I have been feeling a bit overwhelmed by the vastness of my to-do list (which could span a dozen pages, at least) and the importance of most of it. Some of it is only reading for classes, but I also have a number of things for my teaching certification. My lifetime, will-I-graduate-and-be-able-to-teach-and-be-a-successful-adult things. So this Sunday I am trying to clamber to the top of my to do list and feel like I'm staying afloat, instead of slowly drifting to the bottom of the pool.

Today is a day for buying a delicious cup of coffee, grateful for kind friends and gift cards. It's a day for walking around in the grey mistiness.  It's a day for getting one thing at a time done. It's a day for lighting a candle and breathing in the sweet smell of evaporating stress to the tune of Frank Sinatra and Billie Holiday. It's a day to think of picking up writing and creating again.

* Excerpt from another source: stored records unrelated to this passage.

===== src/rtl/unidade_controle.sv =====
// rtl/unidade_controle.sv - fetch/decode/execute sequencer for the 8-bit simple processor
//
// Owns the program counter and instruction register, reads instructions from a
// 16x8 synchronous RAM and drives the datapath strobes for registers A/B, the
// ULA and the RAM write port.
//
// Ports:
//   clock       rising-edge system clock
//   reset_n     asynchronous active-low reset
//   start       run request, honoured only in IDLE or HALT
//   mem_rdata   RAM read data (valid the cycle after mem_addr)
//   a_zero      datapath register A == 0
//   mem_addr    RAM address
//   mem_we      RAM write enable (data is register A)
//   alu_opcode  ULA opcode, IR[3:0]
//   alu_enable  ULA enable
//   ld_a, ld_b  register load strobes
//   sel_a       A source: 0 = mem_rdata, 1 = ULA result
//   pc          program counter
//   busy        high outside IDLE and HALT
//   halted      high in HALT
module unidade_controle (
  input  logic       clock,
  input  logic       reset_n,
  input  logic       start,
  input  logic [7:0] mem_rdata,
  input  logic       a_zero,
  output logic [3:0] mem_addr,
  output logic       mem_we,
  output logic [3:0] alu_opcode,
  output logic       alu_enable,
  output logic       ld_a,
  output logic       ld_b,
  output logic       sel_a,
  output logic [3:0] pc,
  output logic       busy,
  output logic       halted
);

  typedef enum logic [2:0] {
    IDLE   = 3'd0,
    FETCH  = 3'd1,
    DECODE = 3'd2,
    EXEC   = 3'd3,
    LOAD   = 3'd4,
    ALUWB  = 3'd5,
    HALT   = 3'd6
  } state_t;

  localparam logic [3:0] OP_LDA = 4'h1;
  localparam logic [3:0] OP_LDB = 4'h2;
  localparam logic [3:0] OP_STA = 4'h3;
  localparam logic [3:0] OP_JMP = 4'h5;
  localparam logic [3:0] OP_JZ  = 4'h6;
  localparam logic [3:0] OP_HLT = 4'hF;

  state_t     state, state_nx;
  logic [7:0] ir, ir_nx;
  logic [3:0] pc_nx;
  logic [3:0] opcode;
  logic [3:0] operand;
  logic       is_alu;

  assign opcode     = ir[3:0];
  assign operand    = ir[7:4];
  // 0x8..0xE are ULA ops; 0xF shares bit 3 but is HLT.
  assign is_alu     = opcode[3] && (opcode != OP_HLT);
  assign alu_opcode = opcode;
  assign busy       = (state != IDLE) && (state != HALT);
  assign halted     = (state == HALT);

  always_ff @(posedge clock or negedge reset_n) begin
    if (!reset_n) begin
      state <= IDLE;
      pc    <= 4'h0;
      ir    <= 8'h00;
    end else begin
      state <= state_nx;
      pc    <= pc_nx;
      ir    <= ir_nx;
    end
  end

  // Strobes are pure decodes of the state register, so an asynchronous reset
  // drops them immediately and no write-back completes.
  always_comb begin
    state_nx   = state;
    pc_nx      = pc;
    ir_nx      = ir;
    mem_addr   = 4'h0;
    mem_we     = 1'b0;
    alu_enable = 1'b0;
    ld_a       = 1'b0;
    ld_b       = 1'b0;
    sel_a      = 1'b0;
    case (state)
      IDLE, HALT: begin
        if (start) begin
          pc_nx    = 4'h0;
          state_nx = FETCH;
        end
      end
      FETCH: begin
        mem_addr = pc;
        state_nx = DECODE;
      end
      DECODE: begin
        ir_nx    = mem_rdata;
        pc_nx    = pc + 4'h1;
        state_nx = EXEC;
      end
      EXEC: begin
        // Operand address goes out for every opcode so LOAD sees the data.
        mem_addr = operand;
        state_nx = FETCH;
        if (is_alu) begin
          alu_enable = 1'b1;
          state_nx   = ALUWB;
        end else begin
          case (opcode)
            OP_LDA, OP_LDB: state_nx = LOAD;
            OP_STA:         mem_we   = 1'b1;
            OP_JMP:         pc_nx    = operand;
            OP_JZ:          if (a_zero) pc_nx = operand;
            OP_HLT:         state_nx = HALT;
            default:        state_nx = FETCH;
          endcase
        end
      end
      LOAD: begin
        ld_a     = (opcode == OP_LDA);
        ld_b     = (opcode == OP_LDB);
        state_nx = FETCH;
      end
      ALUWB: begin
        alu_enable = 1'b1;
        sel_a      = 1'b1;
        ld_a       = 1'b1;
        state_nx   = FETCH;
      end
      default: state_nx = IDLE;
    endcase
  end

endmodule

It's also a day for lesson planning and for slowly ticking off things I need to do, for making beans and tea and feeling like my budget will survive this moment. When those things, the practical things of my life, are paired with calm, I feel less like crumbling into a mess of worry.

It is easy for me to pretend that next week, next month, next year, will usher in a season of my life that will be easier to handle. But living in the future will not help me with the very real here and now. Here and now, I have a life, a good life, full of joy and wonder, if I can only stop long enough to see it. Yes, it is on a strict budget. Yes, it's full of things to do and complete and finish. Yes, it's busier than I would like. But it's also more fulfilling than anything I have ever done before in my life.

The view from Sunday is not as bleak as it may have seemed Saturday night or Thursday morning. The view from Sunday demands taking a deep breath and accepting this here, this now. This is my life now, and from Sunday, the view is pretty spectacular.

Friday, September 18, 2015

finished: the changeling sweater

Two years ago, I made a sweater. It was beautiful. I loved it. And I promptly sent this mostly wool sweater through a dorm room wash-and-dry cycle. It now fits my younger sister beautifully. I'm finally returning to the pattern, after a fully appropriate two year mourning period. Same beautiful silk/wool fiber and everything, except now in wine, instead of blue.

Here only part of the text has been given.